Rhaucoides

Scientific classification
- Domain: Eukaryota
- Kingdom: Animalia
- Phylum: Arthropoda
- Subphylum: Chelicerata
- Class: Arachnida
- Order: Opiliones
- Superfamily: Gonyleptoidea
- Family: Cosmetidae
- Subfamily: Metergininae
- Genus: Rhaucoides Roewer, 1912
- Type species: Rhaucoides ornatus Roewer, 1912
- Diversity: 7 spp. (see text)
- Synonyms: Erginus Simon 1879 (Junior homonym, nec Erginus Jeffreys, 1877); Pararhauculus Mello-Leitão 1939 (Junior homonym, nec Pararhauculus Roewer, 1933); Cumbalia Roewer 1963;

= Rhaucoides =

Genus of harvestmen/daddy longlegs

Rhaucoides is a genus of harvestmen in the family Cosmetidae with eight described species (as of early 2025).
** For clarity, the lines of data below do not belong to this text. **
From an optimization exercise on the open Yosys and OpenROAD flow, aimed at small area, a short achievable clock period and few clock cycles per item; shortcuts taken in it are not production practice. Where RTL was checked, it was by simulation tests only, not by an equivalence proof against the original. No activity file was given, so power comes from the tool's default toggle rates.

==> flow/design.v (excerpt) <==
module wib_expander (
    input  wire        clk,
    input  wire        rst,         
    input  wire        in_valid,
    output wire        in_ready,
    input  wire [63:0] in_data,
    output wire        out_valid,
    input  wire        out_ready,
    output wire [63:0] out_data,
    output wire        out_last     
);
For scale: ~140 I/O pins, about 2900 sq um of cells after synthesis.
export LEC_CHECK = 0
export CAP_MARGIN = 20
export CORE_MARGIN = 2
export CORE_UTILIZATION = 40
export SETUP_SLACK_MARGIN = 1.6
export SLEW_MARGIN = 20
create_clock -name core_clock -period 4.0 [get_ports {clk}]
run.sh (not shown) runs the stock make flow with config.mk's settings and CLKGATE_MAP_FILE= SYNTH_SCRIPT=/design/flow/synth_recipe.tcl, a recipe that flattens the netlist after the stock synthesis.
The starting point passed the timing, DRC and antenna checks.
Rerun with:
==> flow/flow/run.sh (new file) <==
#!/bin/bash
# Standard layout, with the port buffers that buffer_ports inserts made of
# sky130_fd_sc_hd__buf_2 instead of the cell it picks by default.
set -euo pipefail
export BUFFER_PORTS_ARGS="-buffer_cell sky130_fd_sc_hd__buf_2"
bash standard.sh > standard.log 2>&1
==> flow/standard.sh (new file) <==
#!/bin/bash
# synth_recipe.tcl (not shown) runs the flow's synth.tcl, then flattens the netlist and writes it again
# the make line also repeats each setting of config.mk as NAME=value (left out here)
make -C /OpenROAD-flow-scripts/flow DESIGN_CONFIG=/design/flow/config.mk WORK_HOME=/design/flow/orfs CLKGATE_MAP_FILE= SYNTH_SCRIPT=/design/flow/synth_recipe.tcl "${@:-finish}"
--- a/flow/config.mk
+++ b/flow/config.mk
@@ -11 +11 @@
-export SETUP_SLACK_MARGIN = 1.6
+export SETUP_SLACK_MARGIN = 1.4
removed: flow/run.sh
=> Die area is unchanged; worst hold slack is better by 16 ps; flip-flop and latch count is unchanged; cell area drops by 13%; worst setup slack is better by 43 ps; clock skew drops by 9.3 ps; routed wire length drops by 7.1%.
Rerun with:
==> flow/run.sh (new file) <==
#!/bin/bash
# synth_recipe.tcl (not shown) runs the flow's synth.tcl, then flattens the netlist and writes it again
# the make line also repeats each setting of config.mk as NAME=value (left out here)
make -C /OpenROAD-flow-scripts/flow DESIGN_CONFIG=/design/flow/config.mk WORK_HOME=/design/flow/orfs CLKGATE_MAP_FILE= SYNTH_SCRIPT=/design/flow/synth_recipe.tcl finish
--- a/flow/config.mk
+++ b/flow/config.mk
@@ -11 +11 @@
-export SETUP_SLACK_MARGIN = 1.4
+export SETUP_SLACK_MARGIN = 1.8
removed: flow/flow/run.sh
removed: flow/standard.sh
Outcome: First-iteration DRC count went down by 5.6%. Sequential cell count does not change. Clock power climbs by about 3%.
Rerun with:
--- a/flow/config.mk
+++ b/flow/config.mk
@@ -11 +11 @@
-export SETUP_SLACK_MARGIN = 1.8
+export SETUP_SLACK_MARGIN = 2.0
Sequential cell count does not change.
Synthesized cell count does not change.
Via count increases slightly.
Clock skew is about the same.
Worst setup slack is better by 26 ps.
Global-route usage increases by 3.1 points.
Final cell count increases slightly.
Count of clock-buffer cells in the layout decreases by 1.
Rerun with:
--- a/flow/config.mk
+++ b/flow/config.mk
@@ -11 +11 @@
-export SETUP_SLACK_MARGIN = 2.0
+export SETUP_SLACK_MARGIN = 1.4
The new run went through all stages and came out clean.
Sequential cell count is unchanged.
Synthesized area is unchanged.
Worst setup slack gains 73 ps.
Global-route usage went down by 4.2 points.
Clock skew went down by 3.2 ps.
Die area does not change.
Routed wire length went down by about a fifth.
Cell area went down by roughly a tenth.
Sequential power hardly moves.
Cell count went down by a few percent.
Combinational power went down by about a fifth.
Rerun with:
--- a/flow/config.mk
+++ b/flow/config.mk
@@ -11 +10,0 @@
-export SETUP_SLACK_MARGIN = 1.4
Result: Synthesized area is unchanged. Final area barely changes. Wire length fell by a little under a tenth. Synthesized cell count is unchanged. Critical path depth is unchanged. Final cell count fell by a few percent. Clock power fell slightly.
Function was not checked in any run of this note: the RTL went through the layout flow alone.

========
The RTL this note starts from:
==> flow/design.v <==
module wib_expander (
    input  wire        clk,
    input  wire        rst,         
    input  wire        in_valid,
    output wire        in_ready,
    input  wire [63:0] in_data,
    output wire        out_valid,
    input  wire        out_ready,
    output wire [63:0] out_data,
    output wire        out_last     
);
    reg  [4:0]  wcnt;       
    reg  [3:0]  ph;         
    reg         w29;        
    reg         hdr;        
    reg  [15:0] x, y;       
    wire [15:0] c0 = in_data[15:0];
    wire [15:0] c1 = in_data[31:16];
    wire [15:0] c2 = in_data[47:32];
    wire [15:0] c3 = in_data[63:48];
    assign out_valid = in_valid & ~hdr;
    assign in_ready  = hdr | (out_ready & ~ph[2]);
    assign out_last  = ph[3] & w29;
    wire [15:0] s0 = ({16{ph[0]}} & c0) | ({16{ph[1]}} & x)  | ({16{ph[2]}} & y)  | ({16{ph[3]}} & c1);
    wire [15:0] s1 = ({16{ph[0]}} & c1) | ({16{ph[1]}} & c0) | ({16{ph[2]}} & x)  | ({16{ph[3]}} & c2);
    wire [15:0] s2 = ({16{ph[0]}} & c2) | ({16{ph[1]}} & c1) | ({16{ph[2]}} & c0) | ({16{ph[3]}} & c3);
    wire [47:0] d = {s2, s1, s0};
    assign out_data = {4'h0, d[47:36], 4'h0, d[35:24], 4'h0, d[23:12], 4'h0, d[11:0]};
    wire in_fire  = in_valid & in_ready;
    wire out_fire = in_valid & ~hdr & out_ready;
    wire [4:0] wnext = (wcnt == 5'd29) ? 5'd0 : wcnt + 5'd1;
    always @(posedge clk) begin
        if (in_valid & out_ready) begin
            x <= c3;
            y <= c2;
        end
    end
    always @(posedge clk) begin
        if (rst) begin
            wcnt <= 5'd0;
            ph   <= 4'b0001;
            hdr  <= 1'b1;
            w29  <= 1'b0;
        end else begin
            if (in_fire) begin
                wcnt <= wnext;
                hdr  <= (wnext <= 5'd3) | (wnext == 5'd16) | (wnext == 5'd17);
                w29  <= (wnext == 5'd29);
            end
            if (out_fire)
                ph <= {ph[2:0], ph[3]};
        end
    end
endmodule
All species are from South America.

==Description==
The genus Rhaucoides was described by Roewer, 1912 with the type species Rhaucoides ornatus (Roewer, 1912).

==Species==
These species belong to the genus Rhaucoides:
- Rhaucoides atahualpa Medrano, García & Kury, 2022 – Ecuador
- Rhaucoides devillei (Simon, 1879) – Ecuador
- Rhaucoides marmoratus Roewer, 1947 – Ecuador
- Rhaucoides nasa Medrano, García & Kury, 2022 – Colombia
- Rhaucoides ornatus Roewer, 1912 – Ecuador
- Rhaucoides riveti Roewer, 1914 – Ecuador
- Rhaucoides virescens (Mello-Leitão, 1942) – Ecuador

==Etymology==
The genus is masculine. Genus name derives from apre-existing genus Rhaucus + interpreted masculine Latin suffix -oides.